Artificial Intelligence
World’s First in AI: IBM Research's 4-Bit Machine Learning
Novel training for deep neural networks may reduce AI's heavy carbon footprint.
Posted December 7, 2020 Reviewed by Ekua Hagan

The artificial intelligence (AI) renaissance is largely due to advances in deep learning, a type of machine learning with architectural elements inspired by the biological brain. However, unlike the energy-efficient human brain, the process of training large scale deep neural networks is enormously energy-intensive, requiring colossal amounts of computing memory and power. In a world’s first, IBM Research reveals at this week’s NeurIPS conference an unprecedented 4-bit AI training system that may help reduce machine learning’s heavy carbon footprint.
“Training AI models has become extremely expensive and generates a massive carbon footprint. IBM Research over the last five years has introduced a number of key techniques to address these challenges and dramatically improve how we train neural network models,” said Kailash Gopalakrishnan, IBM Fellow and Senior Manager, Accelerator Architectures and Machine Learning, IBM Research.
Traditional deep learning has a heavy carbon footprint, as training requires extensive computational processing of big data sets. For example, a University of Massachusetts Amherst study from last year found that training a large AI model with neural architecture can generate 284 metric tons of carbon dioxide—an amount roughly equivalent to the lifetime emissions of five average U.S. cars.
“We're excited to unveil at this year's Conference on Neural Information Processing Systems (NeurIPS) the world's first 4-bit training system,” said Gopalakrishnan. “This novel technique is significant in three ways. First, it boosts the efficiency of the best training systems available commercially today by more than seven times, cutting energy and costs. Second, these gains bring training closer to the edge, a major advancement for privacy and security of AI models. And third, it offers a technological upgrade for hybrid cloud infrastructure which is becoming increasingly critical to companies in their transitions to hybrid cloud environments.”
A deep neural network consists of many computational layers with nodes that are like artificial neurons. Activation functions, also known as transfer functions, determine whether a node is activated based on the weighted sum calculation and bias, and injects non-linearity in the node’s output and the network. Training a deep neural network is memory intensive because the activations from the forward pass must be retained in order to determine the error gradients in the backward pass.

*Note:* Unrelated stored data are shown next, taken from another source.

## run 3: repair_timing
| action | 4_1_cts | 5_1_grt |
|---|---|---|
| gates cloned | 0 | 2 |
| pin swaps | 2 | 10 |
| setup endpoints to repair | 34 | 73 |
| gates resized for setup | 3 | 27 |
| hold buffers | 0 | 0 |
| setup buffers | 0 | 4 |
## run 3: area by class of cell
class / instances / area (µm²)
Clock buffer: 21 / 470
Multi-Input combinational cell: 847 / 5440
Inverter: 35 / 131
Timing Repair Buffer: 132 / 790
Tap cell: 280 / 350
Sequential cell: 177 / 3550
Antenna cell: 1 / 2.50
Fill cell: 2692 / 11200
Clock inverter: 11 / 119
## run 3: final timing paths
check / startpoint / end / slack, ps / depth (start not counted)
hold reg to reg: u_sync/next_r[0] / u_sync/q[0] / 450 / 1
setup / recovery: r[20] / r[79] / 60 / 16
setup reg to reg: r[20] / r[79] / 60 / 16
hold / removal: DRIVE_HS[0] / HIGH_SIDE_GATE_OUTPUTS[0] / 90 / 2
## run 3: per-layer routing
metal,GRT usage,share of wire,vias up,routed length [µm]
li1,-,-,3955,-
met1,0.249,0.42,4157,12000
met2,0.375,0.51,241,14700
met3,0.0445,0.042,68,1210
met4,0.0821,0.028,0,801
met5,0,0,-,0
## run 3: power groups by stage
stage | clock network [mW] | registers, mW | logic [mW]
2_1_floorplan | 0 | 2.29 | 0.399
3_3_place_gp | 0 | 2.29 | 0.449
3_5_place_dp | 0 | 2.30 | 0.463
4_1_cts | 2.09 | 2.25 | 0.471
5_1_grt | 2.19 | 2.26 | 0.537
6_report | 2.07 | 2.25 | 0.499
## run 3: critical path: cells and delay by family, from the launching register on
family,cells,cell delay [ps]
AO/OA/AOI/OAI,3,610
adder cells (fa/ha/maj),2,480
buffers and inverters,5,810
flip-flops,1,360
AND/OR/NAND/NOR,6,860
File: config.mk
export PLATFORM = sky130hd
export DESIGN_NAME = conditional_branch_unit
export DESIGN_NICKNAME = d
export VERILOG_FILES = /design/src/verilog/branch_pkg.sv /design/src/verilog/flag_unit.sv /design/src/verilog/conditional_branch_unit.sv
export SDC_FILE = /design/constraint.sdc
export NUM_CORES = 1
export LEC_CHECK = 0
export BUFFER_PORTS_ARGS = -buffer_cell sky130_fd_sc_hd__buf_2
export CORE_ASPECT_RATIO = 0.7
export CORE_MARGIN = 2
export CORE_UTILIZATION = 45
export DETAILED_ROUTE_END_ITERATION = 10
export HOLD_SLACK_MARGIN = 0.05
export PLACE_DENSITY = 0.69
export SYNTH_ARGS = -nofsm -noshare
export SYNTH_HDL_FRONTEND = slang
export SYNTH_SLANG_ARGS = --single-unit
File: constraint.sdc
create_clock -name i_ref_clk -period 5.6 [get_ports i_ref_clk]
set_input_delay 0.28 -clock i_ref_clk [delete_from_list [all_inputs] [get_ports i_ref_clk]]
set_output_delay 0.28 -clock i_ref_clk [all_outputs]
set_load 0.01 [all_outputs]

Backpropagation, which stands for the backward propagation of errors, is often used in supervised learning. It is an algorithm that enables the updating of individual weights in the network to minimize the loss function—the difference between the neural network’s predictions and the data labels. In machine learning, gradient descent is an iterative optimization that yields the best results.
Reducing the number of bits lowers computational costs. A bit is a binary digit that represents a value of either “1” or “0” which corresponds to the concepts of “on” or “off,” “true” or “false,” and “yes” or “no.” Eight bits constitute a byte, the basic unit of memory and processing. Machine learning systems often use 32-bit “single-precision” or 64-bit “double precision” floating-point (FP) numbers—numbers without a fixed number of digits before and after the decimal point. Fortunately, many deep learning projects do not require ultra-high precision in order to serve its purpose and perform with a high degree of accuracy. Increasingly, 16-bit “half precision” floating-point numbers are being used for deep learning given that lower precision leads to lower computing costs.
Within a span of half a decade, IBM Research has continued to break barriers towards enabling energy-efficient AI deep learning. In 2015 IBM researchers successfully reduced deep learning training systems to 16-bit wide fixed-point number representation when using stochastic rounding without compromising accuracy.
Gopalakrishnan, along with other IBM researchers Naigang Wang, Jungwook Choi, Daniel Brand, and Chia-Yu Chen, achieved an AI milestone by introducing the first training system based on 8-bit floating-point numbers at NeurIPS 2018. Last year, IBM researchers Jungwook Choi and Swagath Venkataramani presented state-of-the-art 2-bit inference results at SysML 2019.
In another breakthrough achievement, Gopalakrishnan, Sun, Wang, and Chen along with Jia-min Ni, Ankur Agrawal, Xiaodong Cui, Swagath Venkataraman, Kaoutar El Maghraoui, and Vijayalakshmi Srinivasan at the IBM T. J. Watson Research Center in Yorktown Heights, New York unveil high-performance 4-bit training that is also more eco-friendly. The researchers wrote in their NeurIPS 2020 paper, “To the best of our knowledge, no studies so far have demonstrated deep learning model convergence using 4-bits for all tensors (weights, activations, and gradients).”
The researchers created end-to-end 4-bit deep neural network training by using an innovative combination of a novel radix-4 FP4 format to enable the representation of gradients with a wide dynamic range, a per-layer trainable gradient scaling called GradScale that aligns gradients to the FP4 range, and a two-phase quantization process to minimize FP4 gradient errors—both mean squared and expected errors.
“While AI continues fueling historic transformations across countless industries, IBM Research hopes this latest breakthrough will accelerate even more innovation through leaner and more efficient training of large-scale systems,” said Gopalakrishnan.
Copyright © 2020 Cami Rosso All rights reserved.